— WHAT YOU HAVE TO DO —
Search the data for the string "done" and copy each line in which it appears.

** Opening PROVIDED DATA block **

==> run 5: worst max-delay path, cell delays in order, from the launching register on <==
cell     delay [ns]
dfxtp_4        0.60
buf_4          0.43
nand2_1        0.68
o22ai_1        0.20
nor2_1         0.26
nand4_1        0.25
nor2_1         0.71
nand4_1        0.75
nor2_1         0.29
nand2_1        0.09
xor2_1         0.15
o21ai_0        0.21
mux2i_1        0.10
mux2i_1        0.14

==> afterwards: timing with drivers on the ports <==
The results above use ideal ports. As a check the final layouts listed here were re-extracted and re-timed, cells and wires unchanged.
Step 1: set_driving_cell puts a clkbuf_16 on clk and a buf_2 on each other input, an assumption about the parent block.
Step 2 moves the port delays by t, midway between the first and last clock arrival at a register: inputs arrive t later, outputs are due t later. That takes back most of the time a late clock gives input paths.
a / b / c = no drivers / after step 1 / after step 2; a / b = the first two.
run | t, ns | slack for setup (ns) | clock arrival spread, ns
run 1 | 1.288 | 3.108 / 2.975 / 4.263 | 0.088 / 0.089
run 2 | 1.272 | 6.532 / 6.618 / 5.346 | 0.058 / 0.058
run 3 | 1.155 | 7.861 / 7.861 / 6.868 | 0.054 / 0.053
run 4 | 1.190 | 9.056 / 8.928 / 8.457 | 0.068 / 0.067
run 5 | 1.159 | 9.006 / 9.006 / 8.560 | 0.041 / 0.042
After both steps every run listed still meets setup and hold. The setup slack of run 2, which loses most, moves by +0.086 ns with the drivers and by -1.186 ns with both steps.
This design comes from an exercise in tuning for small area and a short achievable clock period on the open sky130 flow, not from production work.
Where RTL was checked, it was by simulation tests only, not by an equivalence proof against the original.
No functional check of the RTL was part of runs 4 and 5.
Power figures rest on the tool's default switching activity, not on a simulated workload.

`design/flow/flow/run.sh`:
```
#!/bin/bash
# Standard ORFS layout, with the port buffers made of plain buf_1 cells
# instead of the delay buffers buffer_ports picks by default.
set -euo pipefail
bash standard.sh "BUFFER_PORTS_ARGS=-buffer_cell sky130_fd_sc_hd__buf_1" finish > standard_flow.log 2>&1
```
`design/flow/standard.sh`:
```
#!/bin/bash
# synth_recipe.tcl (not shown) runs the flow's synth.tcl, then flattens the netlist and writes it again
# the make line also repeats each setting of config.mk as NAME=value (left out here)
make -C /OpenROAD-flow-scripts/flow DESIGN_CONFIG=/design/flow/config.mk WORK_HOME=/design/flow/orfs CLKGATE_MAP_FILE= SYNTH_SCRIPT=/design/flow/synth_recipe.tcl "${@:-finish}"
```
`design/flow/config.mk`:
```
export PLATFORM = sky130hd
export DESIGN_NAME = xgmii_crossbar_n
export DESIGN_NICKNAME = xgmii_crossbar_n
export VERILOG_FILES = /design/flow/design.v
export SDC_FILE = /design/flow/constraint.sdc
export NUM_CORES = 4
export LEC_CHECK = 0
export CAP_MARGIN = 20
export CORE_MARGIN = 2
export CORE_UTILIZATION = 35
export CTS_BUF_LIST = sky130_fd_sc_hd__clkbuf_4 sky130_fd_sc_hd__clkbuf_8
export PLACE_DENSITY = 0.6
export SETUP_SLACK_MARGIN = 2.5
export SLEW_MARGIN = 20
```
`design/flow/constraint.sdc`:
```
create_clock -name core_clock -period 6.6 [get_ports {clk}]
set_input_delay 1.3200 -clock core_clock [delete_from_list [all_inputs] [get_ports {clk}]]
set_output_delay 1.3200 -clock core_clock [all_outputs]
set_load 0.01 [all_outputs]
```
`design/flow/design.v`:
```
module xgmii_crossbar_n #(
  parameter int NUM_PORTS = 4,
  parameter int CNT_W     = 16,
  localparam int IDX_W    = (NUM_PORTS > 2) ? $clog2(NUM_PORTS) : 1
) (
  input  logic                         clk,
  input  logic                         reset,
  input  logic [8*NUM_PORTS-1:0]       eth_in_xgmii_ctrl,
  input  logic [64*NUM_PORTS-1:0]      eth_in_xgmii_data,
  input  logic [IDX_W*NUM_PORTS-1:0]   route_map,
  output logic [8*NUM_PORTS-1:0]       eth_out_xgmii_ctrl,
  output logic [64*NUM_PORTS-1:0]      eth_out_xgmii_data,
  output logic [CNT_W*NUM_PORTS-1:0]   drop_cnt,
  output logic [CNT_W*NUM_PORTS-1:0]   err_cnt,
  output logic [NUM_PORTS-1:0]         fwd_state
);
  localparam int NP  = NUM_PORTS;
  localparam int CW  = IDX_W + 1;    
  logic [NP-1:0] sof, eof;
  for (genvar i = 0; i < NP; i++) begin : g_delim
    logic [7:0] fd;
    for (genvar k = 0; k < 8; k++) begin : g_lane
      assign fd[k] = eth_in_xgmii_ctrl[8*i+k] && (eth_in_xgmii_data[64*i+8*k +: 8] == 8'hFD);
    end
    assign sof[i] = eth_in_xgmii_ctrl[8*i] && (eth_in_xgmii_data[64*i +: 8] == 8'hFB);
    assign eof[i] = |fd;
  end
  logic [8*NP-1:0]  in_c_q;
  logic [64*NP-1:0] in_d_q;
  always_ff @(posedge clk) begin
    in_c_q <= eth_in_xgmii_ctrl;
    in_d_q <= eth_in_xgmii_data;
  end
  logic [NP-1:0]       fwd_q;             
  logic [NP*NP-1:0]    sel_q;             
  logic [NP-1:0]       idle_q, err_q;     
  logic [IDX_W*NP-1:0] last_q;            
  logic [NP-1:0] drop_q, drop_d;
  logic [NP-1:0] busy, fresh, granted, lost;
  logic [NP*NP-1:0] gwin;                 
  for (genvar i = 0; i < NP; i++) begin : g_busy
    logic [NP-1:0] hit;
    for (genvar e = 0; e < NP; e++) begin : g_e
      assign hit[e] = fwd_q[e] && sel_q[NP*e+i];
    end
    assign busy[i] = |hit;
  end
  assign fresh = sof & ~drop_q;
  for (genvar e = 0; e < NP; e++) begin : g_egress
    logic [NP-1:0]    req, aim, win, sq;
    logic [IDX_W-1:0] lq, wi;
    logic [NP-1:0]    lhot;
    logic             found, eofw, sofs, eofs, err_inc;
    logic             fwd_d, idle_d, err_d;
    logic [NP-1:0]    sel_d;
    logic [IDX_W-1:0] last_d;
    logic [CNT_W-1:0] dcnt_q, ecnt_q;
    logic [2:0]       dlow;
    logic             dcy, dsat, dtop, dcye, einc;
    logic [CNT_W-1:0] dpre, epre, dpfx, epfx, dcnt_d, ecnt_d;
    assign lq = last_q[IDX_W*e +: IDX_W];
    assign sq = sel_q[NP*e +: NP];
    for (genvar i = 0; i < NP; i++) begin : g_req
      assign aim[i]  = fresh[i] && (route_map[IDX_W*i +: IDX_W] == IDX_W'(e));
      assign req[i]  = aim[i] && !busy[i];
      assign lhot[i] = (lq == IDX_W'(i));
    end
    for (genvar i = 0; i < NP; i++) begin : g_rr
      logic [NP-1:0] ok;
      for (genvar l = 0; l < NP; l++) begin : g_l
        logic [NP-1:0] blk;
        for (genvar j = 0; j < NP; j++) begin : g_j
          localparam int DJ = (j - l + NP) % NP;
          localparam int DI = (i - l + NP) % NP;
          localparam int DIW = (DI == 0) ? NP : DI;
          if (DJ > 0 && DJ < DIW) begin : g_b
            assign blk[j] = req[j];
          end else begin : g_n
            assign blk[j] = 1'b0;
          end
        end
        assign ok[l] = lhot[l] && !(|blk);
      end
      assign win[i] = req[i] && (|ok);
    end
    assign found = |req;
    assign eofw  = |(win & eof);
    assign sofs  = |(sq & sof);
    assign eofs  = |(sq & eof);
    always_comb begin
      wi = '0;
      for (int i = 0; i < NP; i++) if (win[i]) wi = wi | IDX_W'(i);
    end
    always_comb begin
      if (!fwd_q[e]) begin
        sel_d   = win;
        idle_d  = !found;
        err_d   = 1'b0;
        fwd_d   = found && !eofw;
        last_d  = found ? wi : lq;
        err_inc = 1'b0;
      end else begin
        sel_d   = sofs ? '0 : sq;
        idle_d  = 1'b0;
        err_d   = sofs;
        fwd_d   = !sofs && !eofs;
        last_d  = lq;
        err_inc = sofs;
      end
    end
    assign gwin[NP*e +: NP] = fwd_q[e] ? '0 : win;
    logic [NP+1:0] age;         
    logic [NP:0]   nge;         
    logic          g;
    logic [3:0]    chot;        
    logic [1:0]    m;           
    assign age = thresholds(aim);
    assign g = found && !fwd_q[e];
    always_comb begin
      for (int k = 0; k <= NP; k++) nge[k] = g ? age[k+1] : age[k];
    end
    assign m = count_mod4(nge);
    for (genvar v = 0; v < 4; v++) begin : g_chot
      assign chot[v] = (dcnt_q[1:0] == 2'(v));
    end
    assign dcy = (chot[0] && nge[4]) || (chot[1] && nge[3]) ||
                 (chot[2] && nge[2]) || (chot[3] && nge[1]);
    assign dlow[0] = dcnt_q[0] ^ m[0];
    assign dlow[1] = dcnt_q[1] ^ m[1] ^ (dcnt_q[0] & m[0]);
    assign dlow[2] = dcy;
    assign dpre = {dpfx[CNT_W-4:0], 3'b100};
    assign dpfx = prefix_and({2'b00, dcnt_q[CNT_W-1:2]});
    assign dtop = dpre[CNT_W-1] && dcnt_q[CNT_W-1];
    assign dsat = dcy && dtop;
    assign dcye = dcy && !dtop;
    always_comb begin
      dcnt_d[1:0] = dsat ? 2'b11 : dlow[1:0];
      for (int j = 2; j < CNT_W; j++) dcnt_d[j] = dcnt_q[j] ^ (dcye & dpre[j]);
    end
    assign epre = {epfx[CNT_W-2:0], 1'b1};
    assign epfx = prefix_and(ecnt_q);
    assign einc = err_inc && !(epre[CNT_W-1] && ecnt_q[CNT_W-1]);
    always_comb begin
      for (int j = 0; j < CNT_W; j++) ecnt_d[j] = ecnt_q[j] ^ (einc & epre[j]);
    end
    always_ff @(posedge clk or negedge reset) begin
      if (!reset) begin
        fwd_q[e]                 <= 1'b0;
        sel_q[NP*e +: NP]        <= '0;
        idle_q[e]                <= 1'b1;
        err_q[e]                 <= 1'b0;
        last_q[IDX_W*e +: IDX_W] <= IDX_W'(NP - 1);
        dcnt_q <= '0;
        ecnt_q <= '0;
      end else begin
        fwd_q[e]                 <= fwd_d;
        sel_q[NP*e +: NP]        <= sel_d;
        idle_q[e]                <= idle_d;
        err_q[e]                 <= err_d;
        last_q[IDX_W*e +: IDX_W] <= last_d;
        dcnt_q <= dcnt_d;
        ecnt_q <= ecnt_d;
      end
    end
    for (genvar b = 0; b < 8; b++) begin : g_oc
      logic [NP-1:0] t;
      for (genvar i = 0; i < NP; i++) begin : g_i
        assign t[i] = sq[i] && in_c_q[8*i+b];
      end
      assign eth_out_xgmii_ctrl[8*e+b] = (|t) || idle_q[e] || err_q[e];
    end
    for (genvar b = 0; b < 64; b++) begin : g_od
      logic [NP-1:0] t;
      for (genvar i = 0; i < NP; i++) begin : g_i
        assign t[i] = sq[i] && in_d_q[64*i+b];
      end
      assign eth_out_xgmii_data[64*e+b] = (|t) || (idle_q[e] && ((b % 8) < 3)) ||
                                          (err_q[e] && ((b % 8) >= 1));
    end
    assign drop_cnt[CNT_W*e +: CNT_W] = dcnt_q;
    assign err_cnt[CNT_W*e +: CNT_W]  = ecnt_q;
    assign fwd_state[e] = fwd_q[e];
  end
  for (genvar i = 0; i < NP; i++) begin : g_grant
    logic [NP-1:0] hit;
    for (genvar e = 0; e < NP; e++) begin : g_e
      assign hit[e] = gwin[NP*e+i];
    end
    assign granted[i] = |hit;
  end
  assign lost   = fresh & ~granted;
  assign drop_d = (drop_q | lost) & ~eof;
  always_ff @(posedge clk or negedge reset) begin
    if (!reset) drop_q <= '0;
    else        drop_q <= drop_d;
  end
  function automatic logic [NP+1:0] thresholds(input logic [NP-1:0] x);
    logic [NP+1:0] a;
    a = '0;
    a[0] = 1'b1;
    for (int i = 0; i < NP; i++)
      for (int k = NP; k >= 1; k--) a[k] = a[k] | (a[k-1] & x[i]);
    thresholds = a;
  endfunction
  function automatic logic [1:0] count_mod4(input logic [NP:0] t);
    logic [1:0] r;
    r = 2'b00;
    for (int k = 1; k <= NP; k++)
      if (t[k] && !(k < NP && t[k+1])) r = 2'(k);
    count_mod4 = r;
  endfunction
  function automatic logic [CNT_W-1:0] prefix_and(input logic [CNT_W-1:0] x);
    logic [CNT_W-1:0] r;
    r[0] = x[0];
    for (int j = 1; j < CNT_W; j++) r[j] = r[j-1] & x[j];
    prefix_and = r;
  endfunction
endmodule
```
==> reports/qor.csv, run 1 <==
stage,metric,value,unit
run_status,status,finished clean,
placed_design,gp_congestion,0.987,
global_routing,grt_max_degree,105,
yosys,synth_top_area_share,25.9,%
power,p_leak,11.6,nW
power,pwr-share-clk,48.3,%
hold_path,worstHoldEndpoint,g_egress[0].ecnt_q[15],
global_routing,antenna_found_initial,13,
sta,skew,0.0421,ns
yosys,synth_edf_count,0,
critical_path,r2r_cells,9,
yosys,synth.avg_cell_area,9.14,sq um
finish,mostFrequentLayoutCell,buf_1,
power,sw_frac_of_total,25.2,%
yosys,synthesis.nets,2744,
placed_design,dpl-instance-area,25600,sq um
critical_path,worstSetupStartpoint,eth_in_xgmii_data[65],
sta,period_share,61.8,%
clock_tree,clock_latency,0.68,ns
global_routing,grt_pass1_wl,168000,um
hold_path,min_from,g_egress[0].ecnt_q[15],
yosys,yosysTopAreaCell,dfxtp_1,
power,combinationalPowerShare,3.7,%
critical_path,end_kind,flop,
clock_tree,path_clk_slew,0.06,ns
power,peakVddDrop,0.144,mV
placed_design,port_buffers,717,
floorplanning,rows,92,
critical_path,critPathKind,in2reg,
floorplanning,dieArea,65600,sq um
clock_tree,numCtsBuffers,82,
yosys,synthCells,2434,
yosys,async_flop_share,36.8,%
routing,dr.pass1.iters,20,
clock_tree,clk_path_buf_depth,3,
global_routing,first_global_vias,23300,
global_routing,overflow,0,
yosys,synthTopCellsByArea,"dfxtp_1, dfrtp_1, a222oi_1, a22oi_1, nand2_1",
routing,drtAntennaViolNets,0,
global_routing,grt_util_all_layers,34.2,%
hold_path,holdCritPathClass,reg2reg,
critical_path,rr_startpoint,sel_q[10],
clock_tree,cts_sinks,456,
clock_tree,cts_tree,done,
sta,maxSlewHeadroom,29.9,%
finish,final_area,27700,sq um
finish,drive_gt1_share,8.59,%
clock_tree,cts_root_buf,clkbuf_8,
routing,first_iter_violations,4794,
routing,wl_per_cell,29.8,um
finish,final_cell_mix,"buf_1, nand2_1, dfxtp_1",
sta,setup_viol,0,
critical_path,cp.required,7.21,ns
floorplanning,design.core.area,63000,sq um
power,p_int,4.66,mW
sta,hold_viol,0,
floorplanning,die_x,256,um
finish,nets,3399,
routing,drc,0,
sta,grt_setup_unrepaired,true,
sta,layout_min_cycle_time,4.08,ns
yosys,netlist_area,22200,sq um
yosys,synth_flop_cell,dfxtp_1,
critical_path,path_max_fanout,12,
sta,final-max-slew-violation-count,0,
placed_design,dp_hpwl,80500,um
yosys,ys_types,97,
routing,drt-total-wl,119000,um
critical_path,rrSetupSlack,2.66,ns
sta,fmax,0.245,GHz
sta,worstMarginPinSlew,1.04,ns
yosys,yosysSeqAreaShare,44.9,%
routing,post_drt_via_cell_ratio,6.35,
floorplanning,ios,718,
power,p_sw,1.57,mW
critical_path,worstPathArrival,4.69,ns
hold_path,holdPathStages,1,
critical_path,r2r_end,g_egress[2].dcnt_q[3],
job,max_cap_violations,0,
power,powerDensity,225,nW/um^2
finish,synthToLayoutAreaGrowth,24.5,%
clock_tree,cts_max_level,3,
yosys,yosysWarnings,5,
yosys,synth_seq_cells,456,
power,seq_power_share,48.1,%
floorplanning,fp.dieH,256,um
floorplanning,initial_core_util,35.3,%
sta,setup_tns,0,ns
critical_path,start_kind,input pin,
routing,via_count,25500,
==> area by class of cell <==
class / instances / area (sq um)
diodes: 6 / 15.0
clock buffers: 134 / 1660
clock inverters: 17 / 181
fillers: 6401 / 35300
inverters: 26 / 97.6
multi-input cells: 1772 / 11500
flip-flops and latches: 456 / 10000
well taps: 846 / 1060
repair buffers: 751 / 3110
==> cells by family (layout without fill, tap and decap cells) <==
| kind of cell | after synthesis | in the layout | share of synthesized area [%] |
|---|---|---|---|
| other | 0 | 6 | 0 |
| buffers and inverters | 208 | 928 | 3.68 |
| adder cells (fa/ha/maj) | 20 | 20 | 1.04 |
| flip-flops | 456 | 456 | 44.9 |
| XOR/XNOR | 118 | 118 | 4.65 |
| multiplexers | 2 | 2 | 0.101 |
| AO/OA/AOI/OAI | 778 | 778 | 26.2 |
| AND/OR/NAND/NOR | 852 | 854 | 19.4 |
==> power by group through the flow <==
stage | sequential (mW) | combinational [mW] | clock (mW)
after floorplan | 3.01 | 0.0498 | 0
after global placement | 3.04 | 0.219 | 0
after detailed placement | 3.04 | 0.218 | 0
after CTS | 2.98 | 0.221 | 3.05
after global routing | 3.00 | 0.242 | 3.17
final | 2.99 | 0.229 | 3.01
==> layer usage <==
| metal | up-vias | wire, um | GRT usage [%] |
|---|---|---|---|
| li1 | 10800 | - | - |
| met1 | 11900 | 43400 | 42.9 |
| met2 | 2264 | 51300 | 51.8 |
| met3 | 475 | 16900 | 12.0 |
| met4 | 16 | 7530 | 17.5 |
| met5 | - | 107 | 0 |
==> registers in the layout, indices dropped and copies added (netlist names) <==
| register | count |
|---|---|
| fwd_q | 4 |
| drop_q | 4 |
| last_q | 8 |
| g_egress.ecnt_q | 64 |
| in_d_q | 256 |
| sel_q | 16 |
| idle_q | 4 |
| g_egress.dcnt_q | 64 |
| err_q | 4 |
| in_c_q | 32 |
==> stage by stage <==
| stage | power (mW) | setup slack (ns) | hold slack, ns | cells | util (%) |
|---|---|---|---|---|---|
| CTS | 6.25 | 2.45 | 0.484 | 3996 | 43.8 |
| finish | 6.23 | 2.52 | 0.479 | 4008 | 44.0 |
| floorplan | 3.06 | 2.61 | 0.493 | 2434 | - |
| global route | 6.41 | 2.44 | 0.504 | 4006 | 44.0 |
| detailed placement | 3.26 | 1.56 | 0.467 | 3841 | 40.6 |
| global placement | 3.26 | 1.58 | 0.466 | 3841 | 40.6 |
==> cell usage after synthesis (9+ instances only) <==
cell type	n
dfxtp_1	288
nand2_1	354
a21o_1	10
xnor2_1	83
a22oi_1	213
dfrtp_1	156
a21oi_1	216
and4_1	14
a31oi_1	9
nor4_1	45
o21ai_0	33
xor2_1	35
a222oi_1	192
or3_1	10
nor3_1	29
o211ai_1	14
and3_1	35
dfstp_2	12
nand4_1	55
buf_1	22
inv_1	26
and2_1	12
nand3_1	150
ha_1	12
nor2_1	69
nand2b_1	18
clkbuf_1	146
==> worst max-delay path: stages <==
cell      delay, ns
buf_1          0.22
nor3b_2        0.56
nand3_1        0.53
nor2_1         0.58
or2_2          0.25
a21oi_1        0.07
a211oi_1       0.38
o31ai_4        0.10
buf_12         0.16
buf_4          0.13
nor3b_1        0.21
xor2_1         0.16
==> worst max path at each step <==
stage,to,slack [ns],cells past startpoint
floorplan,g_egress[3].dcnt_q[1],2.61,12
global placement,g_egress[2].dcnt_q[3],1.58,10
detailed placement,g_egress[1].dcnt_q[3],1.56,11
CTS,eth_out_xgmii_data[99],2.45,4
global route,g_egress[1].dcnt_q[13],2.44,12
finish,g_egress[1].dcnt_q[13],2.52,12
==> what timing repair did <==
action	in CTS	in global routing
hold buffers	0	0
gates cloned	2	0
gates resized for setup	20	10
setup buffers	2	6
setup endpoints to repair	70	17
pin swaps	2	1
==> run 2, diff against run 1 <==
--- a/design/flow/config.mk
+++ b/design/flow/config.mk
@@ -10,3 +10,4 @@
 export CORE_UTILIZATION = 35
-export CTS_BUF_LIST = sky130_fd_sc_hd__clkbuf_4 sky130_fd_sc_hd__clkbuf_8
+export CTS_CLUSTER_DIAMETER = 100
+export CTS_CLUSTER_SIZE = 30
 export PLACE_DENSITY = 0.6
==> run 2 against run 1 <==
Net effect:
- still clean on timing, DRC and antenna
- fmax down 0.18%
- first-iteration DRC count is 6.8% higher
- critical path depth shrank 8
- worst setup slack worse by 0.0074 ns
==> reports/qor.csv, run 2 <==
stage,metric,value,unit,change
finish,drive_gt1_share,5.47,%,was 8.59%
global_routing,first_global_vias,22800,,"was 23,300"
routing,via_count,25000,,"was 25,500"
yosys,synthesis.nets,2744,,unchanged
yosys,ys_types,97,,unchanged
sta,period_share,61.9,%,was 61.8%
finish,final_cell_mix,"buf_1, nand2_1, dfxtp_1",,unchanged
yosys,synth_flop_cell,dfxtp_1,,unchanged
critical_path,worstPathArrival,2.77,ns,was 4.69 ns
floorplanning,initial_core_util,35.3,%,unchanged
critical_path,path_max_fanout,42,,was 12
sta,layout_min_cycle_time,4.09,ns,was 4.08 ns
critical_path,critPathKind,reg2out,,was in2reg
sta,grt_setup_unrepaired,false,,was true
run_status,status,finished clean,,unchanged
sta,fmax,0.245,GHz,about the same
routing,dr.pass1.iters,17,,was 20
sta,worstMarginPinSlew,1.13,ns,was 1.04 ns
routing,post_drt_via_cell_ratio,6.40,,was 6.35
placed_design,place_inst,3841,,unchanged
power,combinationalPowerShare,4.5,%,was 3.7%
clock_tree,numCtsBuffers,24,,was 82
yosys,yosysTopAreaCell,dfxtp_1,,unchanged
power,peakVddDrop,0.160,mV,was 0.144 mV
yosys,synthCells,2434,,unchanged
clock_tree,cts_sinks,456,,unchanged
finish,synthToLayoutAreaGrowth,20.2,%,was 24.5%
yosys,synth_edf_count,0,,unchanged
finish,mostFrequentLayoutCell,buf_1,,unchanged
placed_design,dp_hpwl,80500,um,unchanged
yosys,synth_top_area_share,25.9,%,unchanged
routing,drt-total-wl,118000,um,"was 119,000 um"
sta,skew,0.0230,ns,was 0.0421 ns
floorplanning,dieArea,65600,sq um,unchanged
yosys,yosysMostFrequentCell,nand2_1,,unchanged
power,sw_frac_of_total,27.4,%,was 25.2%
clock_tree,ctsHoldBuffers,0,,unchanged
critical_path,rrSetupSlack,2.87,ns,was 2.66 ns
finish,top_regs,"in_d_q (256), g_egress.dcnt_q (64), g_egress.ecnt_q (64)",,unchanged
power,seq_power_share,58.4,%,was 48.1%
global_routing,grt_max_degree,105,,unchanged
floorplanning,fp.dieH,256,um,unchanged
clock_tree,path_clk_slew,0.12,ns,was 0.06 ns
sta,hold_viol,0,,unchanged
hold_path,holdCritPathClass,reg2reg,,unchanged
yosys,synth_seq_cells,456,,unchanged
placed_design,port_buffers,717,,unchanged
sta,final-max-slew-violation-count,0,,unchanged
yosys,async_flop_share,36.8,%,unchanged
routing,wl_per_cell,30.1,um,was 29.8 um
sta,setup_viol,0,,unchanged
floorplanning,die_x,256,um,unchanged
critical_path,start_kind,flop,,was input pin
global_routing,grt_pass1_wl,165000,um,"was 168,000 um"
clock_tree,clock_latency,0.61,ns,was 0.68 ns
sta,setup_tns,0,ns,unchanged
finish,nets,3345,,"was 3,399"
critical_path,end_kind,primary output,,was flop
power,p_sw,1.40,mW,was 1.57 mW
finish,fin_cells,3905,,"was 4,008"
global_routing,antenna_found_initial,12,,was 13
global_routing,grt_util_all_layers,33.4,%,was 34.2%
floorplanning,ios,718,,unchanged
routing,first_iter_violations,5118,,"was 4,794"
floorplanning,rows,92,,unchanged
job,max_cap_violations,0,,unchanged
yosys,synthTopCellsByArea,"dfxtp_1, dfrtp_1, a222oi_1, a22oi_1, nand2_1",,unchanged
power,p_leak,11.1,nW,was 11.6 nW
power,p_total,5.12,mW,was 6.23 mW
yosys,yosysSeqAreaShare,44.9,%,unchanged
yosys,synth.avg_cell_area,9.14,sq um,unchanged
routing,drtAntennaViolNets,0,,unchanged
floorplanning,design.core.area,63000,sq um,unchanged
sta,maxSlewHeadroom,23.6,%,was 29.9%
clock_tree,cts_tree,done,,unchanged
finish,top_register,in_d_q,,unchanged
routing,drc,0,,unchanged
clock_tree,cts_root_buf,clkbuf_16,,was clkbuf_8
yosys,synth_common_cells,"nand2_1, dfxtp_1, a21oi_1",,unchanged
yosys,yosysWarnings,5,,unchanged
clock_tree,clk_path_buf_depth,3,,unchanged
finish,n_fill_cell,6446,,"was 6,401"
power,p_int,3.72,mW,was 4.66 mW
global_routing,overflow,0,,unchanged
finish,largest_reg_flops,256,,unchanged
yosys,netlist_area,22200,sq um,unchanged
power,pwr-share-clk,37.1,%,was 48.3%
placed_design,gp_congestion,0.987,,unchanged
power,powerDensity,191,nW/um^2,was 225 nW/um^2
clock_tree,cts_max_level,1,,was 3
critical_path,cp.required,5.28,ns,was 7.21 ns
==> run 2: cell counts after synthesis <==
No cell type changed its count.
==> run 2: per-layer routing <==
layer	share of wire [%]	GRT usage, %	up-vias	routed length (um)
met5	0.054	0	-	64
li1	-	-	10700	-
met3	14	10.9	381	16400
met2	43	51.6	2110	50900
met1	37	42.6	11800	43400
met4	5.8	14.9	10	6880
==> run 2: worst max-delay path, stage by stage, from the launching register on <==
cell and delay, ns:
dfrtp_2 0.42, buf_4 0.31, nor2_2 0.90, nand3_1 0.21
buf_1 0.21
==> run 2: cell families after synthesis <==
| logic type | share of synthesized area [%] |
|---|---|
| and+or+nand+nor | 19.4 |
| muxes | 0.101 |
| buffers and inverters | 3.68 |
| AOI/OAI and AO/OA | 26.2 |
| adders and majority gates | 1.04 |
| xor gates and xnor gates | 4.65 |
| DFF | 44.9 |
==> run 2: power groups by stage <==
stage | logic (mW) | clock network [mW] | registers, mW
2_1_floorplan | 0.0498 | 0 | 3.01
3_5_place_dp | 0.218 | 0 | 3.04
6_report | 0.229 | 1.90 | 2.99
4_1_cts | 0.221 | 1.92 | 2.98
3_3_place_gp | 0.219 | 0 | 3.04
5_1_grt | 0.243 | 2.01 | 3.00
==> run 2: repair_timing <==
action	4_1_cts	5_1_grt
buffers inserted	0	12
gates resized for setup	14	17
cloned	1	1
pin swaps	1	3
setup endpoints to repair	56	51
==> run 2: final cells by class <==
type | count | area, sq um | area share (%)
multi-input cells | 1772 | 11600 | 43.2
diodes | 8 | 20.0 | 0.0749
inverters | 26 | 97.6 | 0.365
repair buffers | 755 | 3100 | 11.6
flip-flops and latches | 456 | 10000 | 37.6
clock inverters | 13 | 208 | 0.777
clock buffers | 29 | 651 | 2.43
well taps | 846 | 1060 | 3.96
==> run 2: worst paths after layout <==
kind / from / endpoint / cells after the start
worst max-delay path: err_q[2] / eth_out_xgmii_data[161] / 4
worst min-delay path: g_egress[0].ecnt_q[15] / g_egress[0].ecnt_q[15] / 1
worst max register to register: sel_q[0] / g_egress[0].dcnt_q[14] / 10
worst min register to register: g_egress[0].ecnt_q[15] / g_egress[0].ecnt_q[15] / 1
max in group asynchronous: reset / sel_q[4] / 2
min in group asynchronous: reset / g_egress[0].dcnt_q[2] / 1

** Closing PROVIDED DATA block **

— YOUR RESPONSE —
clock_tree,cts_tree,done,
clock_tree,cts_tree,done,,unchanged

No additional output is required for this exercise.